EXERCISE DESCRIPTION: Lift out, unaltered, the lines of the material below between the line holding "p[j] = p[j] & p[j" and the line holding "wire [31:0] a2s = big_s0 ^ maj ^ m0;", counting both.

RECORDS SHOWN:

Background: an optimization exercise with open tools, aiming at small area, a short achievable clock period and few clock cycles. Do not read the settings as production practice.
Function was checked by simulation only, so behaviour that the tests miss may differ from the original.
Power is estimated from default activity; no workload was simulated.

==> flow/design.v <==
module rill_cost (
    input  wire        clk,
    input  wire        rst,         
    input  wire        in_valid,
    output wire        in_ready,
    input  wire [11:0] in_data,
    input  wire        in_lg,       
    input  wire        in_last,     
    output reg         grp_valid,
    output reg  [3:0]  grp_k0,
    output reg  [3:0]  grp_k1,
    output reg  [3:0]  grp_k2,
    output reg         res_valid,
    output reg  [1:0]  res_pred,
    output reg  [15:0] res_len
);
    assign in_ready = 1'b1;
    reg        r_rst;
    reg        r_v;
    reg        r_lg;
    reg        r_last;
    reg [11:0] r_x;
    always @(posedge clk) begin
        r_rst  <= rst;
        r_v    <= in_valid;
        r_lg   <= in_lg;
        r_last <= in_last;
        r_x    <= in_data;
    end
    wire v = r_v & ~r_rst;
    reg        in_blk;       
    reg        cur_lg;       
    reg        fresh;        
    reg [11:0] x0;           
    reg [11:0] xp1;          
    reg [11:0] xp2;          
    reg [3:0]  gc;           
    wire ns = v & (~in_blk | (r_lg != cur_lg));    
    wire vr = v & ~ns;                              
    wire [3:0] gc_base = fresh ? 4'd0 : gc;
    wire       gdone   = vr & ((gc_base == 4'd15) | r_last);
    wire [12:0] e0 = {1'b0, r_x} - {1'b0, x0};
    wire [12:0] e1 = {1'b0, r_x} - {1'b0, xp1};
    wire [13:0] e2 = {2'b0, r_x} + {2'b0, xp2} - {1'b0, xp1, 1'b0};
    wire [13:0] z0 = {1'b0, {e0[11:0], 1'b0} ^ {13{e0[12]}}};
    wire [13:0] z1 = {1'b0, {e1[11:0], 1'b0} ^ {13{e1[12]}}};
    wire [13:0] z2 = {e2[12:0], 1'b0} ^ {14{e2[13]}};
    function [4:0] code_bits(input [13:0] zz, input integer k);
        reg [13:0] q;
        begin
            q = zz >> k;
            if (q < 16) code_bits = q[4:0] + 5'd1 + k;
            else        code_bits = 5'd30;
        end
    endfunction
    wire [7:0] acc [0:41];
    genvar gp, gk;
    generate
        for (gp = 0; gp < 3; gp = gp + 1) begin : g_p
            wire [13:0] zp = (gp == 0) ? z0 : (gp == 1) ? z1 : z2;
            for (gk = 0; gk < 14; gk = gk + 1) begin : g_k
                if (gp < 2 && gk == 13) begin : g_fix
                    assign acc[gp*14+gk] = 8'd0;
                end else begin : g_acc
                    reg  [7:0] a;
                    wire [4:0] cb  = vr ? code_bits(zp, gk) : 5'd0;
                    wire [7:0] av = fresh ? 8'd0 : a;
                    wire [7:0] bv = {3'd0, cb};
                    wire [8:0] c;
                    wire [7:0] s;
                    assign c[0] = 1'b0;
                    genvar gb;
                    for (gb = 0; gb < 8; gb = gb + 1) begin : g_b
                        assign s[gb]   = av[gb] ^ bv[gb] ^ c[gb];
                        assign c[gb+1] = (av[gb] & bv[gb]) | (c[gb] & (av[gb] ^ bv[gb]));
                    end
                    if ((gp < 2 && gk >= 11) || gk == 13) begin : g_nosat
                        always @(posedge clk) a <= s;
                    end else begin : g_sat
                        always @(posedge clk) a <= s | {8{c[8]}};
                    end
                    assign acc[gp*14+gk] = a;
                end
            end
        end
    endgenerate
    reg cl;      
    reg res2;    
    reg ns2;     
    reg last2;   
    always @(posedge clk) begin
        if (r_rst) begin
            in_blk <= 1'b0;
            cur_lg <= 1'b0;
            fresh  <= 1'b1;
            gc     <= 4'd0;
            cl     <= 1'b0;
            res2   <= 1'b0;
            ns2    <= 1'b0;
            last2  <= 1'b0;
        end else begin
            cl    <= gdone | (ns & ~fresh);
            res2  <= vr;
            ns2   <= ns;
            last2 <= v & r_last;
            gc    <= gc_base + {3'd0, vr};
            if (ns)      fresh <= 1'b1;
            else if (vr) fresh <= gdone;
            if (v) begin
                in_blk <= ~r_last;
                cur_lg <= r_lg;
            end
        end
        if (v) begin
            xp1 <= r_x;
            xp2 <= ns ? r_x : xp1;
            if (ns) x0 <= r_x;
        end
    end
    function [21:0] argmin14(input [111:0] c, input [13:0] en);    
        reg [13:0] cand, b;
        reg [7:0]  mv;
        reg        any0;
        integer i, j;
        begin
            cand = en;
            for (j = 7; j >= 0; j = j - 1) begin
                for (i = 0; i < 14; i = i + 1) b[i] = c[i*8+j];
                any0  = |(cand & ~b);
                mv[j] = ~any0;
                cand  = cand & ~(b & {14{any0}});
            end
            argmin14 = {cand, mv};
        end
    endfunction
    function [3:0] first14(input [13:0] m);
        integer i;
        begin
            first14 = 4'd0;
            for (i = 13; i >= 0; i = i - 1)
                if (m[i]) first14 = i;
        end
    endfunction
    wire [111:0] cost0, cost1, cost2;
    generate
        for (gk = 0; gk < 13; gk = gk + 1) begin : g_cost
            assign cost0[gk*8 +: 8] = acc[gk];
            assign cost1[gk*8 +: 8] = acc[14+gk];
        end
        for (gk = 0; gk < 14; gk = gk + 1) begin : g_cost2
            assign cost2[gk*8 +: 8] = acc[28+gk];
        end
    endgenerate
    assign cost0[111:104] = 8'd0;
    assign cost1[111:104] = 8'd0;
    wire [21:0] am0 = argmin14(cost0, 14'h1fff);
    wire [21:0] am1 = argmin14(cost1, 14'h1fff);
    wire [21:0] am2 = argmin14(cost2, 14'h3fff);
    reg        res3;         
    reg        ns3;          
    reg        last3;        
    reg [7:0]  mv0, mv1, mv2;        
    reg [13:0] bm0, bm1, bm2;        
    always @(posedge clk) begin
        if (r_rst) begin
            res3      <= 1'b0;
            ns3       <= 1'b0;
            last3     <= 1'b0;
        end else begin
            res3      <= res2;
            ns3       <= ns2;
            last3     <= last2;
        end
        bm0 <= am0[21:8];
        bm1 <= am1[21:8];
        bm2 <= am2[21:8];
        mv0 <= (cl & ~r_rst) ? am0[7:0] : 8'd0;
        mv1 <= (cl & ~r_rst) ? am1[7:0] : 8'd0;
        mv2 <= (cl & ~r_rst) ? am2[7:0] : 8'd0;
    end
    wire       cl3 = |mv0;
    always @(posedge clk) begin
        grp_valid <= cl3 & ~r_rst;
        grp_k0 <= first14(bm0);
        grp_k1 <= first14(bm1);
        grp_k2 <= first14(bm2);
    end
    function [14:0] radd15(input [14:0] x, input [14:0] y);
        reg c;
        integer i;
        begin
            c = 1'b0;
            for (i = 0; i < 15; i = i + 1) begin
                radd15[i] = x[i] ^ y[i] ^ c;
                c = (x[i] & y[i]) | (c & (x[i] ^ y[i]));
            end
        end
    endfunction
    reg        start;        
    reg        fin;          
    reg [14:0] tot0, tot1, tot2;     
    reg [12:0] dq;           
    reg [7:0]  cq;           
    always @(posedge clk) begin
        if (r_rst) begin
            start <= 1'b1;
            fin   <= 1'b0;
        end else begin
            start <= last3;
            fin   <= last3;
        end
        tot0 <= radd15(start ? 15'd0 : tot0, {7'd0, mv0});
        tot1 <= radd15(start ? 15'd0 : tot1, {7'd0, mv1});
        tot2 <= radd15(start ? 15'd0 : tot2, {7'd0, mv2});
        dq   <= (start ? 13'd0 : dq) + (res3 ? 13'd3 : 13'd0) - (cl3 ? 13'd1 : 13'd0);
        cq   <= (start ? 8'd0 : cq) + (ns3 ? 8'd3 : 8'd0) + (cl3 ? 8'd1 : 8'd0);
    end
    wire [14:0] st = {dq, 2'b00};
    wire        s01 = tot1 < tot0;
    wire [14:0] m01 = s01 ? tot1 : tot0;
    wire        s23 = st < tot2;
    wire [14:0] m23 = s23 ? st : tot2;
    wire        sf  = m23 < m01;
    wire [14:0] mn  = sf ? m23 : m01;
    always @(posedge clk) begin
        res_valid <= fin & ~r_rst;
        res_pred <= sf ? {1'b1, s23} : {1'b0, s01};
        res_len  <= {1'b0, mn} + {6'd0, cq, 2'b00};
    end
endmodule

==

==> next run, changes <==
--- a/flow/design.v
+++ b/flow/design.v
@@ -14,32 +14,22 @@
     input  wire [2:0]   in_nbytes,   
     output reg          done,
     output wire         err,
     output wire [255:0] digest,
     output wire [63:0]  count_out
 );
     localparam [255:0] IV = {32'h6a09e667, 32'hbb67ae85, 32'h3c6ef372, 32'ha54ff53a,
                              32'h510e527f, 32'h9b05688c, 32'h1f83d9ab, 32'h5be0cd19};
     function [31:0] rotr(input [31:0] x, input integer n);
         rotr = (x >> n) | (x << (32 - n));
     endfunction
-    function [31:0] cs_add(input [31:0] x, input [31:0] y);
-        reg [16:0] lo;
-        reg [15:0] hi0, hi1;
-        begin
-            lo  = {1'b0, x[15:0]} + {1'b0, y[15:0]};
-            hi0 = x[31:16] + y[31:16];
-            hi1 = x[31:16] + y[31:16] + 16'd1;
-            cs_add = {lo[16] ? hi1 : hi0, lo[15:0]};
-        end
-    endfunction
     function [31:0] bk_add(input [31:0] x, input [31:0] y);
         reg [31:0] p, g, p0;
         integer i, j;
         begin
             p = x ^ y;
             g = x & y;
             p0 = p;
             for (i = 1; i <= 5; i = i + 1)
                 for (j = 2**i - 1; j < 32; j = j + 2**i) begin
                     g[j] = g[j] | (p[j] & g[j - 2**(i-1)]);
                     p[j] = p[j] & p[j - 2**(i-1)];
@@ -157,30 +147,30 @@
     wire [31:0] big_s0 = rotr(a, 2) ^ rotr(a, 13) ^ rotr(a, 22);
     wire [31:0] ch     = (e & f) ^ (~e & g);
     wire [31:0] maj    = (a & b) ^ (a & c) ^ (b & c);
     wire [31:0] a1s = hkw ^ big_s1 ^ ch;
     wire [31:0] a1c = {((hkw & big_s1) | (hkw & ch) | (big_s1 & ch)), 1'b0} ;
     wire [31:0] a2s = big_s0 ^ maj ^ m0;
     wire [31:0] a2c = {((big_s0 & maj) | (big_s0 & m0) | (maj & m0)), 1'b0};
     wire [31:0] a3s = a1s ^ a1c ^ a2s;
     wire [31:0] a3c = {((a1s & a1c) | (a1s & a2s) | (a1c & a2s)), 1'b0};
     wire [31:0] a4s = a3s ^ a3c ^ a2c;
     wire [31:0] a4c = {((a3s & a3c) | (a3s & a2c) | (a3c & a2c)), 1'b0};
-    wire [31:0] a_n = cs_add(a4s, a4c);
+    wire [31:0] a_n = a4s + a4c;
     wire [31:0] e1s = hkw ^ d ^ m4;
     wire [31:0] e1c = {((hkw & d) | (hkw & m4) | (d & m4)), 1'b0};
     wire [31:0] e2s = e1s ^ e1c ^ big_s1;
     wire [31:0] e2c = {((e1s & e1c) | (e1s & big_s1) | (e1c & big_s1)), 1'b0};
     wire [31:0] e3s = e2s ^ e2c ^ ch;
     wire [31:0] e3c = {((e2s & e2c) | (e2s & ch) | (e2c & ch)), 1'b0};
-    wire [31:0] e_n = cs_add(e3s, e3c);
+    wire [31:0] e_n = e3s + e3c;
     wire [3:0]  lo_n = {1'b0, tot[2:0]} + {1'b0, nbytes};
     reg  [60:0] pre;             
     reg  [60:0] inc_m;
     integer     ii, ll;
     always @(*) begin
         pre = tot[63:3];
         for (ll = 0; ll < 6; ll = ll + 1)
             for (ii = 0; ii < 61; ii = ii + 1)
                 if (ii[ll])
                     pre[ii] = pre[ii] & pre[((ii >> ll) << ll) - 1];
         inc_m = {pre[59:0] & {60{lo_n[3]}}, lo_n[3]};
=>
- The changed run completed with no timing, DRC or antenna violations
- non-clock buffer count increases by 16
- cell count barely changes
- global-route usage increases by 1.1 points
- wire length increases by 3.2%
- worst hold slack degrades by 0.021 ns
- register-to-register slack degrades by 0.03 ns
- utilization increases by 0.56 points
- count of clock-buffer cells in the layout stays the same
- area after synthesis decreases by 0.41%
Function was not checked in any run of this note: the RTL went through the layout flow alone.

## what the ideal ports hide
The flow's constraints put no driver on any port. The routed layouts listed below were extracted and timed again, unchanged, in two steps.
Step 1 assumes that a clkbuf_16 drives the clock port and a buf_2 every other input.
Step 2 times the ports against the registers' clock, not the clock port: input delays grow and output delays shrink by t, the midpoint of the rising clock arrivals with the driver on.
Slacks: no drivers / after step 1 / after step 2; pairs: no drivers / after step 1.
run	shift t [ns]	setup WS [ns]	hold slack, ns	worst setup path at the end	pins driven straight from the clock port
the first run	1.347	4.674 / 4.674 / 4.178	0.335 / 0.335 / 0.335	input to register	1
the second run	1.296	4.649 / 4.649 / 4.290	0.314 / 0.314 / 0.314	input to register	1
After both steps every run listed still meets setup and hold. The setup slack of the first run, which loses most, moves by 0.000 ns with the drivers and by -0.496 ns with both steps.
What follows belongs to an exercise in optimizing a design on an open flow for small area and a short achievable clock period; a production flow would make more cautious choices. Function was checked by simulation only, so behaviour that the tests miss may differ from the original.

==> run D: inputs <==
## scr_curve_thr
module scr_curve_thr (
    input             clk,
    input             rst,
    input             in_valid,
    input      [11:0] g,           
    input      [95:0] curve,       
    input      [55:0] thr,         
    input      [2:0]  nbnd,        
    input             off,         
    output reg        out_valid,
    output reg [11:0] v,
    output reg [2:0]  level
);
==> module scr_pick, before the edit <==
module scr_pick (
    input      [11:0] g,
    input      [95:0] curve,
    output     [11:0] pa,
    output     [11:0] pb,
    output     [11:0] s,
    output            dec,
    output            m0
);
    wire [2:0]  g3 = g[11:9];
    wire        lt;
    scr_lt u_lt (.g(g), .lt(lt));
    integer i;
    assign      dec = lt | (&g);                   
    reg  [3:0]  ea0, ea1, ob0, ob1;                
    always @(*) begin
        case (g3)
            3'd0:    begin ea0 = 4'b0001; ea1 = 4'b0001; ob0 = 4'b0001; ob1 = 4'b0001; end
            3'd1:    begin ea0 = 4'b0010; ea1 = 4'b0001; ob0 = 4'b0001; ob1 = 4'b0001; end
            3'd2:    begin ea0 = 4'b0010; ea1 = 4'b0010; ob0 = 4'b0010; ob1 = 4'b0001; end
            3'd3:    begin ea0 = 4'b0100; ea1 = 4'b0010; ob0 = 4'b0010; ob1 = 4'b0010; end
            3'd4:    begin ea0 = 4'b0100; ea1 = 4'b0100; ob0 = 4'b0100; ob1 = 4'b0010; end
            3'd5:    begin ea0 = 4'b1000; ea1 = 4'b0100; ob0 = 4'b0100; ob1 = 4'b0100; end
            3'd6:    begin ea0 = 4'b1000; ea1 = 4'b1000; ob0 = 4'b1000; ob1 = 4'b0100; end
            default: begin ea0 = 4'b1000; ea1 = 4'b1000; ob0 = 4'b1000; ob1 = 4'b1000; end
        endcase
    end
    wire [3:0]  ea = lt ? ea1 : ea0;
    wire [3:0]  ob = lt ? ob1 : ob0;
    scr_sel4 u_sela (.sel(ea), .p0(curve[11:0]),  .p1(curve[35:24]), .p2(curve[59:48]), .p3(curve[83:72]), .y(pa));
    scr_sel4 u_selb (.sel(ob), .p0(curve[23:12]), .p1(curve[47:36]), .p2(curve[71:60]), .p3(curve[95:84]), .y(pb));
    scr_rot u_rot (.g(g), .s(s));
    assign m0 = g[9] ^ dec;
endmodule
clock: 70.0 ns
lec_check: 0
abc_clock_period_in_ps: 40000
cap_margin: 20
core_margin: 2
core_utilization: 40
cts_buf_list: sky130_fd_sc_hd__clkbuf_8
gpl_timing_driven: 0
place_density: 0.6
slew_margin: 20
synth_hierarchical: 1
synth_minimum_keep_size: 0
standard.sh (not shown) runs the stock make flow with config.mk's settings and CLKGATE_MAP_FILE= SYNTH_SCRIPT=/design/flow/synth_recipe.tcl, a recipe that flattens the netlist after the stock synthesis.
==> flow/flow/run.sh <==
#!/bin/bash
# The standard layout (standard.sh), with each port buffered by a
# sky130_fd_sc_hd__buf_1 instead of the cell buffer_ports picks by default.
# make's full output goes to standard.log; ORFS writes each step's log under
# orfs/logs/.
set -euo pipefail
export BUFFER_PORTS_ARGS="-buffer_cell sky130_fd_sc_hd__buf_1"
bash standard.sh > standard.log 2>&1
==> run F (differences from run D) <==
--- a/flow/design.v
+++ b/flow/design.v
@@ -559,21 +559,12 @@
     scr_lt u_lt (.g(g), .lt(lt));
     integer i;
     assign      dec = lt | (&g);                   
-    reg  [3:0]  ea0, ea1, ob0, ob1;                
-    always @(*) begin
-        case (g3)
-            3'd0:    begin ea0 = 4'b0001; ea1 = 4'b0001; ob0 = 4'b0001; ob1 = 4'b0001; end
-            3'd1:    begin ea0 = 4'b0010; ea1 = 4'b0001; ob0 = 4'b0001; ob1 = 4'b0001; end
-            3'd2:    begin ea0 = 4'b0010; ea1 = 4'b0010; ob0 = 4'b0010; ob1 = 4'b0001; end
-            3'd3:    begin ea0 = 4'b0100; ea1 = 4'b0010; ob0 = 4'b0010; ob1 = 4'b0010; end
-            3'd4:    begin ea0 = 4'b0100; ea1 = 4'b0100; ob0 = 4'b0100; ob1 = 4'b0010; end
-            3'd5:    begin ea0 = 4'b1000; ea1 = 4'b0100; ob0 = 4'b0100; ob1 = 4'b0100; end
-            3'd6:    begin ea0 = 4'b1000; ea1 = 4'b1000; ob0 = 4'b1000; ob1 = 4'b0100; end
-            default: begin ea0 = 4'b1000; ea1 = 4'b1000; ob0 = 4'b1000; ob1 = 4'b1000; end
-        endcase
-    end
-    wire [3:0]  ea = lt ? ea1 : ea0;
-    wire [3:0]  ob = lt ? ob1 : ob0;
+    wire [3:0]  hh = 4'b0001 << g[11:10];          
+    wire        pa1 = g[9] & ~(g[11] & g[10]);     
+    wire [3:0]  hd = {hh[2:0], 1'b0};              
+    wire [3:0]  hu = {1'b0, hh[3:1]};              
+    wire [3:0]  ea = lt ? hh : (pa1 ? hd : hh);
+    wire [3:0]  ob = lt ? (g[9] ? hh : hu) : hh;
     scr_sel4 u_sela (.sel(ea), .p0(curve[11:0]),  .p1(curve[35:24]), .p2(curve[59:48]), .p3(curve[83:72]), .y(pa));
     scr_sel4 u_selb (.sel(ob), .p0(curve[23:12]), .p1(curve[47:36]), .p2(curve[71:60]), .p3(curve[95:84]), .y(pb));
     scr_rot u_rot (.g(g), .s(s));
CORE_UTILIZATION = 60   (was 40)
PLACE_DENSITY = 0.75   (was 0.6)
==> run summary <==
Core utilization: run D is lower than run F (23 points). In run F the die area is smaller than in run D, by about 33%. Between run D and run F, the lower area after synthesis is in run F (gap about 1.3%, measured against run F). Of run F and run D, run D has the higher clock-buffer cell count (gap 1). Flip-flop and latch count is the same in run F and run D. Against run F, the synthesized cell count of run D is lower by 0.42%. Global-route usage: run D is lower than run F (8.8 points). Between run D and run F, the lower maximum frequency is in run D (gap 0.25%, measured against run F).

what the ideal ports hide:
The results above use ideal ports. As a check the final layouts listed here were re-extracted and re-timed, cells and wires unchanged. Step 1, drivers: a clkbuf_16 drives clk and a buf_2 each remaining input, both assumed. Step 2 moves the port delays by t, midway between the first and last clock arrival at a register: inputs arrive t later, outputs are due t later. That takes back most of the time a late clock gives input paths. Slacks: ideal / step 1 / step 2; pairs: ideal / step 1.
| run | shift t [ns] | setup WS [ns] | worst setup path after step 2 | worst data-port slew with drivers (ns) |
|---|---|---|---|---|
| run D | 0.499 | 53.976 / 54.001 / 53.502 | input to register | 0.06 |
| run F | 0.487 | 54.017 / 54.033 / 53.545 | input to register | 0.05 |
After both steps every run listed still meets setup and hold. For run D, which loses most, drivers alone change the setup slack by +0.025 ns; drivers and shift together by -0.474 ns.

SOLUTION FOR THIS TASK:
                     p[j] = p[j] & p[j - 2**(i-1)];
@@ -157,30 +147,30 @@
     wire [31:0] big_s0 = rotr(a, 2) ^ rotr(a, 13) ^ rotr(a, 22);
     wire [31:0] ch     = (e & f) ^ (~e & g);
     wire [31:0] maj    = (a & b) ^ (a & c) ^ (b & c);
     wire [31:0] a1s = hkw ^ big_s1 ^ ch;
     wire [31:0] a1c = {((hkw & big_s1) | (hkw & ch) | (big_s1 & ch)), 1'b0} ;
     wire [31:0] a2s = big_s0 ^ maj ^ m0;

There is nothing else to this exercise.